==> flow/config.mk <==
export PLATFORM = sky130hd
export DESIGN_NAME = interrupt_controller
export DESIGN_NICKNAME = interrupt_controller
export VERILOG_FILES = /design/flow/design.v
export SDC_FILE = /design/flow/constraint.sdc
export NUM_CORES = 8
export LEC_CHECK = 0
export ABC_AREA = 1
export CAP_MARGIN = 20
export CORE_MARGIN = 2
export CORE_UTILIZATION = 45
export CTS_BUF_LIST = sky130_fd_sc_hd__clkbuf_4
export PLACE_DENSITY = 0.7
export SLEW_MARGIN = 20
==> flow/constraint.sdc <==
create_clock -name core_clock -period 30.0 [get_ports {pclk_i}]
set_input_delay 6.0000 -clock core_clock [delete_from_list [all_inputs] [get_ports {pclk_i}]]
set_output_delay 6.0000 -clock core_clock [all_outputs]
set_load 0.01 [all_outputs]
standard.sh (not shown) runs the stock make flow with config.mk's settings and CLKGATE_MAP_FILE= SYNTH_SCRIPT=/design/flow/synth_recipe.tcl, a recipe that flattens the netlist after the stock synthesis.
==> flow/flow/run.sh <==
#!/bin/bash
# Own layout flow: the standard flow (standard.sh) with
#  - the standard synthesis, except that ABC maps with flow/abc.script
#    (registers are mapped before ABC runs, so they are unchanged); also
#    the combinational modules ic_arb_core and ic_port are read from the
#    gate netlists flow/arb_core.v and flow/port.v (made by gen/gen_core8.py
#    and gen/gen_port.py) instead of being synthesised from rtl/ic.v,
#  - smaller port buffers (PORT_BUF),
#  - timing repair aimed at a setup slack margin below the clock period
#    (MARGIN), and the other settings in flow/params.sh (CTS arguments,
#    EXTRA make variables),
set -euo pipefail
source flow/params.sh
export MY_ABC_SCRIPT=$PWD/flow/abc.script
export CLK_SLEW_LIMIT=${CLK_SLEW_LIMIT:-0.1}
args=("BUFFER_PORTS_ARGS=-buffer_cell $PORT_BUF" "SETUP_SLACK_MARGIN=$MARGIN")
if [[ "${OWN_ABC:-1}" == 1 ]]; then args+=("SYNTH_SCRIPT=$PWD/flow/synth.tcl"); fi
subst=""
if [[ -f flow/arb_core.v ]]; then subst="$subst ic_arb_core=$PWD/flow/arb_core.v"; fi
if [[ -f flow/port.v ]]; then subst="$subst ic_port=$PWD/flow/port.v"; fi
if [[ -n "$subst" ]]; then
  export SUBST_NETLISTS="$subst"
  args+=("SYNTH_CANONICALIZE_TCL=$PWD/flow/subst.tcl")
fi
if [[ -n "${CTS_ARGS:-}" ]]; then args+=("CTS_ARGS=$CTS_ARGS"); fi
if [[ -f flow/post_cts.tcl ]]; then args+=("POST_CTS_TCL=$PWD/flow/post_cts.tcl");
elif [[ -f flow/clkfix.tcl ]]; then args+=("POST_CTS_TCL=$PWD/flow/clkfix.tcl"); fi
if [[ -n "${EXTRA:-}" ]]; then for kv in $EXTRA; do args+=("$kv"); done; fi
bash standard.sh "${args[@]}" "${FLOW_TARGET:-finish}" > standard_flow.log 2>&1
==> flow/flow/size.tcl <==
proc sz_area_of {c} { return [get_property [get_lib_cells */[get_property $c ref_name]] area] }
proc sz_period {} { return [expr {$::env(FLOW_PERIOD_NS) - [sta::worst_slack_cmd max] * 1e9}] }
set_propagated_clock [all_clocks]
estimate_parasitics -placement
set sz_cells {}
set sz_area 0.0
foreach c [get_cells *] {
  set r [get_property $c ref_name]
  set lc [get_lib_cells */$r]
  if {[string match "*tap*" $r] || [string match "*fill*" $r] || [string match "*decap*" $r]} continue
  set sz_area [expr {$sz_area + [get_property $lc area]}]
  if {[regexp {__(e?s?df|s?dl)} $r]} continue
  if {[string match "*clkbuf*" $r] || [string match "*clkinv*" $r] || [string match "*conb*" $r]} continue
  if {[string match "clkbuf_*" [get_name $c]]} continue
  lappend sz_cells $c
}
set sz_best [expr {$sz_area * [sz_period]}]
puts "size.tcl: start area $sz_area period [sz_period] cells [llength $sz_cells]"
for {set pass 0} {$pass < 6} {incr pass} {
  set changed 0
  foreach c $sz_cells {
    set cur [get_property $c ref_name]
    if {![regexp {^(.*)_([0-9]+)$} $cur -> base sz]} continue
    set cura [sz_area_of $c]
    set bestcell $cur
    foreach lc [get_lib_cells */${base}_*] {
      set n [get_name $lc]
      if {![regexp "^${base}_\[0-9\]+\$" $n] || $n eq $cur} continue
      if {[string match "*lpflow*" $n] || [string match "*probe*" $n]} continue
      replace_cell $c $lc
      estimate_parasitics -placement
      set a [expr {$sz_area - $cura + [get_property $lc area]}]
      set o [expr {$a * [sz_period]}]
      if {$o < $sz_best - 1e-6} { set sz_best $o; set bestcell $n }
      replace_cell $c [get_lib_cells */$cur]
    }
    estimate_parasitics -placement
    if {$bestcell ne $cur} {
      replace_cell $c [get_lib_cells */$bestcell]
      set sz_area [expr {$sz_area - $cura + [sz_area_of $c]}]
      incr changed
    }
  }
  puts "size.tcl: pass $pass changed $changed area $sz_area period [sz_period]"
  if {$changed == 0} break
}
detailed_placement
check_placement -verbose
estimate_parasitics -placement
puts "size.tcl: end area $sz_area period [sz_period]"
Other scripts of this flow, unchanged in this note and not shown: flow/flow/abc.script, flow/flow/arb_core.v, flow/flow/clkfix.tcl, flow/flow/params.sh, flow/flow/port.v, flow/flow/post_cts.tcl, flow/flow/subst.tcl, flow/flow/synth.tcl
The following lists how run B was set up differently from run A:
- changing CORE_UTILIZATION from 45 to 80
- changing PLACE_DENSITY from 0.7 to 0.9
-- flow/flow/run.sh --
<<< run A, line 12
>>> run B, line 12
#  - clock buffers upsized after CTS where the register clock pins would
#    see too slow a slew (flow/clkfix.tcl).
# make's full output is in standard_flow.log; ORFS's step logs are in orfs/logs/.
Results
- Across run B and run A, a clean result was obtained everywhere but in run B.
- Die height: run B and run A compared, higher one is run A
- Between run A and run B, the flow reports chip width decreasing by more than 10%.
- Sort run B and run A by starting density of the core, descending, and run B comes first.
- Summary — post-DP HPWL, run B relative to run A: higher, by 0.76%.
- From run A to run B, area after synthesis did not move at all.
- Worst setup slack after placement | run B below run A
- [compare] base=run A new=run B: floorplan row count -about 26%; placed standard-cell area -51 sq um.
Background: an optimization exercise with open tools, aiming at small area. Do not read the settings as production practice.
Where RTL was checked, it was by simulation tests only, not by an equivalence proof against the original.
The flow treats the clock pin as an ideal source. Dropping or thinning the clock tree relies on that and would not hold on a real chip.
Power is estimated from default activity; no workload was simulated.

v6:
==> flow/design.v (excerpt) <==
module calc (
    input         clk,
    input         rst,       
    input  [15:0] buttons,   
    output [23:0] bcd,       
    output        neg        
);
  reg [15:0] p;       
  reg [3:0]  k;       
  reg [23:0] X;       
  reg [23:0] R;       
  reg [23:0] W;       
  reg [5:0]  cnt;     
  reg        s;       
  reg        showR;   
  assign bcd = X;
  assign neg = showR & (R[23] | (s & (R != 24'd0)));
  wire [15:0] e = buttons & ~p;
  reg [3:0] kc;
  always @* begin
    if      (e[3])  kc = 4'd0;
    else if (e[7])  kc = 4'd1;
    else if (e[6])  kc = 4'd2;
    else if (e[5])  kc = 4'd3;
    else if (e[11]) kc = 4'd4;
    else if (e[10]) kc = 4'd5;
    else if (e[9])  kc = 4'd6;
    else if (e[15]) kc = 4'd7;
    else if (e[14]) kc = 4'd8;
    else if (e[13]) kc = 4'd9;
    else if (e[2])  kc = 4'd10;
    else if (e[1])  kc = 4'd11;
    else if (e[0])  kc = 4'd12;
    else if (e[4])  kc = 4'd13;
    else if (e[8])  kc = 4'd14;
  ...
Size in the first run: ~100 flip-flops, roughly 0.0054 mm^2 of cells after synthesis.
export LEC_CHECK = 0
export CAP_MARGIN = 20
export CORE_MARGIN = 2
export CORE_UTILIZATION = 70
export SLEW_MARGIN = 20
create_clock -name core_clock -period 150.0 [get_ports {clk}]
standard.sh (not shown) runs the stock make flow with config.mk's settings and CLKGATE_MAP_FILE= SYNTH_SCRIPT=/design/flow/synth_recipe.tcl, a recipe that flattens the netlist after the stock synthesis.
==> flow/flow/run.sh <==
#!/bin/bash
# The standard layout (the standard.sh, unchanged synthesis, floorplan,
# power grid and routing), with two settings changed:
# - the port buffers that placement inserts are buf_1 cells;
# - clock tree synthesis uses clkbuf_8 buffers, clusters of up to 25 sinks
#   and no dummy loads.
set -euo pipefail
export BUFFER_PORTS_ARGS="-buffer_cell sky130_fd_sc_hd__buf_1"
export CTS_ARGS="-sink_clustering_enable -repair_clock_nets -dont_use_dummy_load -buf_list sky130_fd_sc_hd__clkbuf_8 -sink_clustering_size 25"
bash standard.sh > standard.log 2>&1
Changes in v7 relative to v6:
==> flow/run.sh (new file) <==
#!/bin/bash
# synth_recipe.tcl (not shown) runs the flow's synth.tcl, then flattens the netlist and writes it again
# the make line also repeats each setting of config.mk as NAME=value (left out here)
make -C /OpenROAD-flow-scripts/flow DESIGN_CONFIG=/design/flow/config.mk WORK_HOME=/design/flow/orfs CLKGATE_MAP_FILE= SYNTH_SCRIPT=/design/flow/synth_recipe.tcl finish
removed: flow/flow/run.sh
removed: flow/standard.sh
## What came out
v6 → v7: wire length moved down, average via count per standard cell moved down, area growth from synthesis to layout moved up, setup slack of the most critical reg-to-reg path moved down.
v7 falls short of v6 in shortest period the worst path allows.
In the reports for v7 and v6, the smaller part of the power in combinational logic belongs to v6.
Function was not checked in any run of this note: the RTL went through the layout flow alone.

The RTL this note starts from:
==> flow/design.v <==
`timescale 1ns / 1ps
module calc (
    input         clk,
    input         rst,       
    input  [15:0] buttons,   
    output [23:0] bcd,       
    output        neg        
);
  reg [15:0] p;       
  reg [3:0]  k;       
  reg [23:0] X;       
  reg [23:0] R;       
  reg [23:0] W;       
  reg [5:0]  cnt;     
  reg        s;       
  reg        showR;   
  assign bcd = X;
  assign neg = showR & (R[23] | (s & (R != 24'd0)));
  wire [15:0] e = buttons & ~p;
  reg [3:0] kc;
  always @* begin
    if      (e[3])  kc = 4'd0;
    else if (e[7])  kc = 4'd1;
    else if (e[6])  kc = 4'd2;
    else if (e[5])  kc = 4'd3;
    else if (e[11]) kc = 4'd4;
    else if (e[10]) kc = 4'd5;
    else if (e[9])  kc = 4'd6;
    else if (e[15]) kc = 4'd7;
    else if (e[14]) kc = 4'd8;
    else if (e[13]) kc = 4'd9;
    else if (e[2])  kc = 4'd10;
    else if (e[1])  kc = 4'd11;
    else if (e[0])  kc = 4'd12;
    else if (e[4])  kc = 4'd13;
    else if (e[8])  kc = 4'd14;
    else            kc = 4'd15;
  end
  wire isdig = ~(k[3] & (k[2] | k[1]));
  wire isbs  = (k == 4'd10);
  wire isdiv = (k == 4'd15);
  function lt(input [5:0] a, input [5:0] b);
    integer j;
    reg r;
    begin
      r = 1'b0;
      for (j = 0; j < 6; j = j + 1)
        r = (~a[j] & b[j]) | (~(a[j] ^ b[j]) & r);
      lt = r;
    end
  endfunction
  localparam A0 = 2'd0, AK = 2'd1, AR = 2'd2, AW = 2'd3;
  reg [1:0] as;
  reg xe, za, g, inv, b10, dd;
  reg rshl, rinw, wshl, wlx, wrot;
  reg flips, sets;
  wire arith = ~isdig & ~isbs;         
  wire sub   = (k == 4'd13);
  wire loop  = ~cnt[5] & (cnt[4] | cnt[3]);
  wire ddph  = cnt[5] & (cnt[4] | cnt[3]);
  wire skip  = (cnt == 6'd1) & isdig & ~(showR | X[23:20] == 4'd0);
  always @* begin
    as = A0; xe = 1'b1; za = 1'b0; g = 1'b0; inv = 1'b0; b10 = 1'b0; dd = 1'b0;
    rshl = 1'b0; rinw = 1'b0; wshl = 1'b0; wlx = 1'b0; wrot = 1'b0;
    flips = 1'b0; sets = 1'b0;
    if (rst) begin
      za = 1'b1; rshl = 1'b1; wlx = 1'b1;
    end else if (cnt == 6'd0 || skip) begin
      xe = 1'b0;   
    end else if (loop) begin
      rshl = 1'b1;
      if (isdig) begin
        as = cnt[4] & cnt[3] & cnt[2] ? AK : A0;
        g = cnt[4] & cnt[3] & cnt[2] & ~cnt[0];
      end else if (isbs) begin
        as = AW; g = 1'b1; b10 = 1'b1; inv = ~X[23]; wshl = 1'b1;
      end else if (isdiv) begin
        as = AR; g = 1'b1; inv = ~X[23];
      end else if (k[1]) begin
        g = R[23] & k[2];   
      end else begin
        as = AR; g = (cnt[4:0] == 5'd31); inv = (sub ^ s) & g;
      end
    end else if (ddph) begin
      dd = 1'b1; as = isdiv ? AR : AW; wshl = 1'b1; wrot = ~arith;
      rshl = 1'b1; rinw = arith & ~isdiv;
    end else if (cnt[5] & (cnt[2:0] == 3'd1)) begin
      g = 1'b1; inv = W[23];
    end else begin
      za = 1'b1;
      if (cnt[5]) begin
        wlx = (cnt[2:0] == 3'd2) | ((cnt[2:0] == 3'd0) & ~(isbs | isdiv));
        flips = (cnt[2:0] == 3'd0) & X[23] & ~(isbs | isdiv);
      end else
        sets = isdiv & R[23];
    end
  end
  reg a0;
  always @* begin
    case (as)
      AK: a0 = cnt[1] ? (cnt[0] ? k[0] : k[1]) : (cnt[0] ? k[2] : k[3]);   
      AR: a0 = R[23];
      AW: a0 = W[23];
      default: a0 = 1'b0;
    endcase
  end
  wire [23:0] ddb;
  genvar i;
  generate
    for (i = 0; i < 6; i = i + 1) begin : ddm
      wire m = dd & (X[4*i+3] | (X[4*i+2] & (X[4*i+1] | X[4*i])));
      assign ddb[4*i+:4] = {1'b0, m, m, 1'b0};
    end
  endgenerate
  wire [23:0] bop = (((b10 ? 24'd10 : W) & {24{g}}) | ddb) ^ {24{inv}};
  wire [23:0] aop = {X[22:0] & {23{~za}}, a0};
  wire [24:0] c;
  wire [23:0] sum;
  assign c[0] = inv;
  generate
    for (i = 0; i < 24; i = i + 1) begin : fa
      assign sum[i] = aop[i] ^ bop[i] ^ c[i];
      assign c[i+1] = (aop[i] & bop[i]) | (c[i] & (aop[i] ^ bop[i]));
    end
  endgenerate
  wire q = ~sum[23];
  wire [5:0] cinc;
  wire [6:0] cc;
  assign cc[0] = 1'b1;
  generate
    for (i = 0; i < 6; i = i + 1) begin : inc
      assign cinc[i] = cnt[i] ^ cc[i];
      assign cc[i+1] = cnt[i] & cc[i];
    end
  endgenerate
  wire rin = rst ? 1'b0 : ddph ? (rinw ? W[23] : R[23]) : (isdiv ? q : R[23]);
  always @(posedge clk) begin
    p <= rst ? 16'd0 : buttons;
    if (rst) begin
      cnt <= 6'd0;
      s <= 1'b0;
      showR <= 1'b0;
    end else begin
      if (cnt == 6'd0) begin
        if (e != 16'd0) begin
          k <= kc;
          cnt <= 6'd1;
        end
      end else
        cnt <= skip ? 6'd0 : cinc;
      if (cnt == 6'd32 && isdiv && R[23] && R[22]) k[0] <= 1'b0;   
      if (cnt == 6'd63) showR <= arith;
      if (flips) s <= ~s;
      if (sets) s <= 1'b1;
    end
    if (xe) X <= sum;
    if (rshl) R <= {R[22:0], rin};
    if (wlx) W <= X;
    else if (wshl) W <= {W[22:0], dd ? (wrot & W[23]) : q};
  end
endmodule
Settings: LEC_CHECK=0, CAP_MARGIN=20, CORE_MARGIN=2, CORE_UTILIZATION=70, SLEW_MARGIN=20; clock period 150.0 ns.
==> flow/flow/run.sh <==
#!/bin/bash
# The standard layout (the standard.sh, unchanged synthesis, floorplan,
# power grid and routing), with two settings changed:
# - the port buffers that placement inserts are buf_1 cells;
# - clock tree synthesis uses clkbuf_8 buffers, clusters of up to 25 sinks
#   and no dummy loads.
set -euo pipefail
export BUFFER_PORTS_ARGS="-buffer_cell sky130_fd_sc_hd__buf_1"
export CTS_ARGS="-repair_clock_nets -dont_use_dummy_load -buf_list sky130_fd_sc_hd__clkbuf_8"
bash standard.sh > standard.log 2>&1
The first run finished clean.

*Work order:* Out of the data above, set down the lines from the one with "set sz_best $o;" to the one with "- Die height: run", both included, exactly as written and with no additions.

*Your response:*
      if {$o < $sz_best - 1e-6} { set sz_best $o; set bestcell $n }
      replace_cell $c [get_lib_cells */$cur]
    }
    estimate_parasitics -placement
    if {$bestcell ne $cur} {
      replace_cell $c [get_lib_cells */$bestcell]
      set sz_area [expr {$sz_area - $cura + [sz_area_of $c]}]
      incr changed
    }
  }
  puts "size.tcl: pass $pass changed $changed area $sz_area period [sz_period]"
  if {$changed == 0} break
}
detailed_placement
check_placement -verbose
estimate_parasitics -placement
puts "size.tcl: end area $sz_area period [sz_period]"
Other scripts of this flow, unchanged in this note and not shown: flow/flow/abc.script, flow/flow/arb_core.v, flow/flow/clkfix.tcl, flow/flow/params.sh, flow/flow/port.v, flow/flow/post_cts.tcl, flow/flow/subst.tcl, flow/flow/synth.tcl
The following lists how run B was set up differently from run A:
- changing CORE_UTILIZATION from 45 to 80
- changing PLACE_DENSITY from 0.7 to 0.9
-- flow/flow/run.sh --
<<< run A, line 12
>>> run B, line 12
#  - clock buffers upsized after CTS where the register clock pins would
#    see too slow a slew (flow/clkfix.tcl).
# make's full output is in standard_flow.log; ORFS's step logs are in orfs/logs/.
Results
- Across run B and run A, a clean result was obtained everywhere but in run B.
- Die height: run B and run A compared, higher one is run A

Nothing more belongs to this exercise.